The data consists of the following features:
trip_duration: (in seconds) distance_traveled: (in Km) num_of_passengers fare: base fare tip miscellaneous_fees total_fare: The grand total for the ride (this is your prediction target! surge_applied: Was there a surge pricing applied? Yes or no?
Removed outliers and invalid values such as negative or zero fares, distances, or durations. Imputed missing values with KNN Imputer depending on the feature. Created new features such as speed from existing features. Scaled numerical features with standardization.
Several machine learning models were trained and evaluated on the data using cross-validation and hold-out validation. The models used were:
XGBoostRF Random Forest Linear Regression Decision Tree Artificial Neural Network The metrics used to measure the performance of the models were R2 score and Root Mean Squared Log Error (RMSLE). The results are summarized in the table below:
Model | R2 Score(Train) | R2 Score(Test) | RMSLE(Test) |
---|---|---|---|
Linear Regression | 0.86894 | 0.88777 | 0.13034 |
Decision Tree | 0.89272 | 0.90993 | 0.09535 |
Random Forest | 0.90657 | 0.92208 | 0.08666 |
XGBoost | 0.88650 | 0.90838 | 0.08704 |
Artificial Neural Network | - | 0.92344 | 0.09049 |
The best performing model was Random Forest.
Hyperparameter tuning was performed on every models using GridSearchCV to find the optimal parameters that would improve the model performance. The tuned models achieved slightly better results than the default models.
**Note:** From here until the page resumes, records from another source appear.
From an optimization exercise on the open Yosys and OpenROAD flow, aimed at small area and a short achievable clock period; shortcuts taken in it are not production practice.
The RTL was checked by simulation tests, not by an equivalence proof against the original design.

// processor
module processor (
   input  logic        clk,
   input  logic        rst_n,
   input  logic        boot_done,
   output logic [11:0] status,
   output logic [15:0] instr_ptr,
   input  logic        instr_valid,
   input  logic [31:0] cur_instr,
   output logic        cache_wr_en,
   output logic [15:0] cache_wr_addr,
   output logic [15:0] cache_wr_data,
   input  logic        cache_wr_done,
   output logic        cache_rd_en,
   output logic [15:0] cache_rd_addr,
   input  logic [15:0] cache_rd_data,
   input  logic        cache_rd_done
);
   logic ex, ww, rw, hl;
   logic [7:0]  bad_op;
   logic [15:0] vld;
   logic [15:0] regs [16];
   logic [3:0]  ld_idx;    
   logic        pv;        
   logic        fp;        
   logic [3:0]  f_q;       
   logic        c_sub, c_add, c_tst, c_shl, c_sra;
   logic        c_b, c_and, c_or, c_xor, c_sl, c_sr, c_sum;
   logic [3:0]  p_idx;
   logic [15:0] p_a, p_b;
   wire [7:0]  op  = cur_instr[31:24];
   wire [3:0]  r1  = cur_instr[19:16];
   wire [3:0]  r2  = cur_instr[11:8];
   wire [15:0] imm = cur_instr[15:0];
   wire [15:0] tgt = cur_instr[23:8];
   wire accept   = ex & instr_valid;
   wire op_hi0   = (op[7:5] == 3'b000);
   wire invalid  = op[7] | op[6] | (op[5] & (op[4:0] != 5'd0));
   wire is_load  = op_hi0 & ((op[4:0] == 5'd1) | (op[4:0] == 5'd2));
   wire is_store = op_hi0 & ((op[4:0] == 5'd15) | (op[4:0] == 5'd16));
   wire is_wop   = op_hi0 & ~op[4] & (op[3:0] >= 4'd3) & (op[3:0] <= 4'd12);
   wire is_fop   = op_hi0 & ~op[4] & ((op[3:0] == 4'd5) | (op[3:0] == 4'd6) |
                                      (op[3:0] == 4'd13) | (op[3:0] == 4'd14));
   wire wr_issue = accept & is_store & cache_wr_done;
   wire rd_issue = accept & is_load & cache_rd_done;
   wire stall    = accept & ((is_store & ~cache_wr_done) | (is_load & ~cache_rd_done));
   wire rd_fin   = rw & cache_rd_done & ~cache_rd_en;
   wire wr_fin   = ww & cache_wr_done & ~cache_wr_en;
   logic [15:0] p_res;
   logic [15:0] ra_q, rb_q;
   always_comb begin
      ra_q = '0;
      rb_q = '0;
      for (int i = 0; i < 16; i++) begin
         ra_q = ra_q | (regs[i] & {16{vld[i] && r1 == 4'(i)}});
         rb_q = rb_q | (regs[i] & {16{vld[i] && r2 == 4'(i)}});
      end
   end
  ...
Size in the first run: about 380 flip-flops, about 130 I/O pins.
==> flow/config.mk <==
export PLATFORM = sky130hd
export DESIGN_NAME = processor
export DESIGN_NICKNAME = processor
export VERILOG_FILES = /design/flow/design.v
export SDC_FILE = /design/flow/constraint.sdc
export NUM_CORES = 4
export LEC_CHECK = 0
export CAP_MARGIN = 20
export CORE_MARGIN = 2
export CORE_UTILIZATION = 65
export CTS_BUF_LIST = sky130_fd_sc_hd__clkbuf_16
export CTS_CLUSTER_DIAMETER = 60
export CTS_CLUSTER_SIZE = 30
export PLACE_DENSITY = 0.75
export SETUP_SLACK_MARGIN = 3.6
export SLEW_MARGIN = 20
==> flow/constraint.sdc <==
create_clock -name core_clock -period 7.0 [get_ports {clk}]
set_input_delay 1.4000 -clock core_clock [delete_from_list [all_inputs] [get_ports {clk}]]
set_output_delay 1.4000 -clock core_clock [all_outputs]
set_load 0.01 [all_outputs]
standard.sh (not shown) runs the stock make flow with config.mk's settings and CLKGATE_MAP_FILE= SYNTH_SCRIPT=/design/flow/synth_recipe.tcl, a recipe that flattens the netlist after the stock synthesis.
==> flow/flow/run.sh <==
#!/bin/bash
# Layout flow: the standard flow (standard.sh) with its standard
# synthesis, unchanged except that the port buffers are plain buffers
# (buf_1) instead of the delay cells buffer_ports picks by default.
# make's output goes to flow_make.log in this folder; each ORFS step keeps
# its own full log under orfs/logs/.
set -euo pipefail
export BUFFER_PORTS_ARGS="-buffer_cell sky130_fd_sc_hd__buf_1"
bash standard.sh finish > flow_make.log 2>&1
test -s out/final.def
Edit:
Settings changed: SETUP_SLACK_MARGIN 3.6 to 3.5.
Worst setup slack loses 0.14 ns.
Clock skew climbs by 0.0081 ns.
Via count stays flat.
Synthesized area stays the same.

## re-timing with driven ports
The results above use ideal ports. As a check the final layouts listed here were re-extracted and re-timed, cells and wires unchanged. Step 1: set_driving_cell puts a clkbuf_16 on clk and a buf_2 on each other input, an assumption about the parent block. Step 2 adds t to the input delays and takes it off the output delays; t is the mean of the earliest and latest rising clock arrival at the registers after step 1. Input paths then give back, and output paths get back, about the clock's delay inside the block. Slacks: ideal / step 1 / step 2; pairs: ideal / step 1.
run	shift t [ns]	setup WS [ns]	clock arrival spread, ns	slew at the worst register clock pin (ns)	worst data-port slew with drivers (ns)
the first run	0.625	3.545 / 3.576 / 2.951	0.027 / 0.028	0.09 / 0.09	0.08
the second run	0.624	3.407 / 3.437 / 2.813	0.036 / 0.036	0.10 / 0.10	0.08
After both steps every run listed still meets setup and hold.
An ensemble averaging model was created by combining the predictions of XGBoost and Random Forest models with equal weights. The ensemble model achieved a slightly better result than any individual model, as shown in the table below:
Model | R2 Score(Train) | R2 Score(Test) | RMSLE(Test) |
---|---|---|---|
Ensemble model | - | 0.92881 | 0.09049 |
The project demonstrated the use of different machine learning algorithms and data preprocessing techniques to predict the total fare for a taxi ride. The best performing model was ensemble model, followed by Random Forest. The project also showed the importance of feature engineering, feature selection, and hyperparameter tuning to improve the model performance.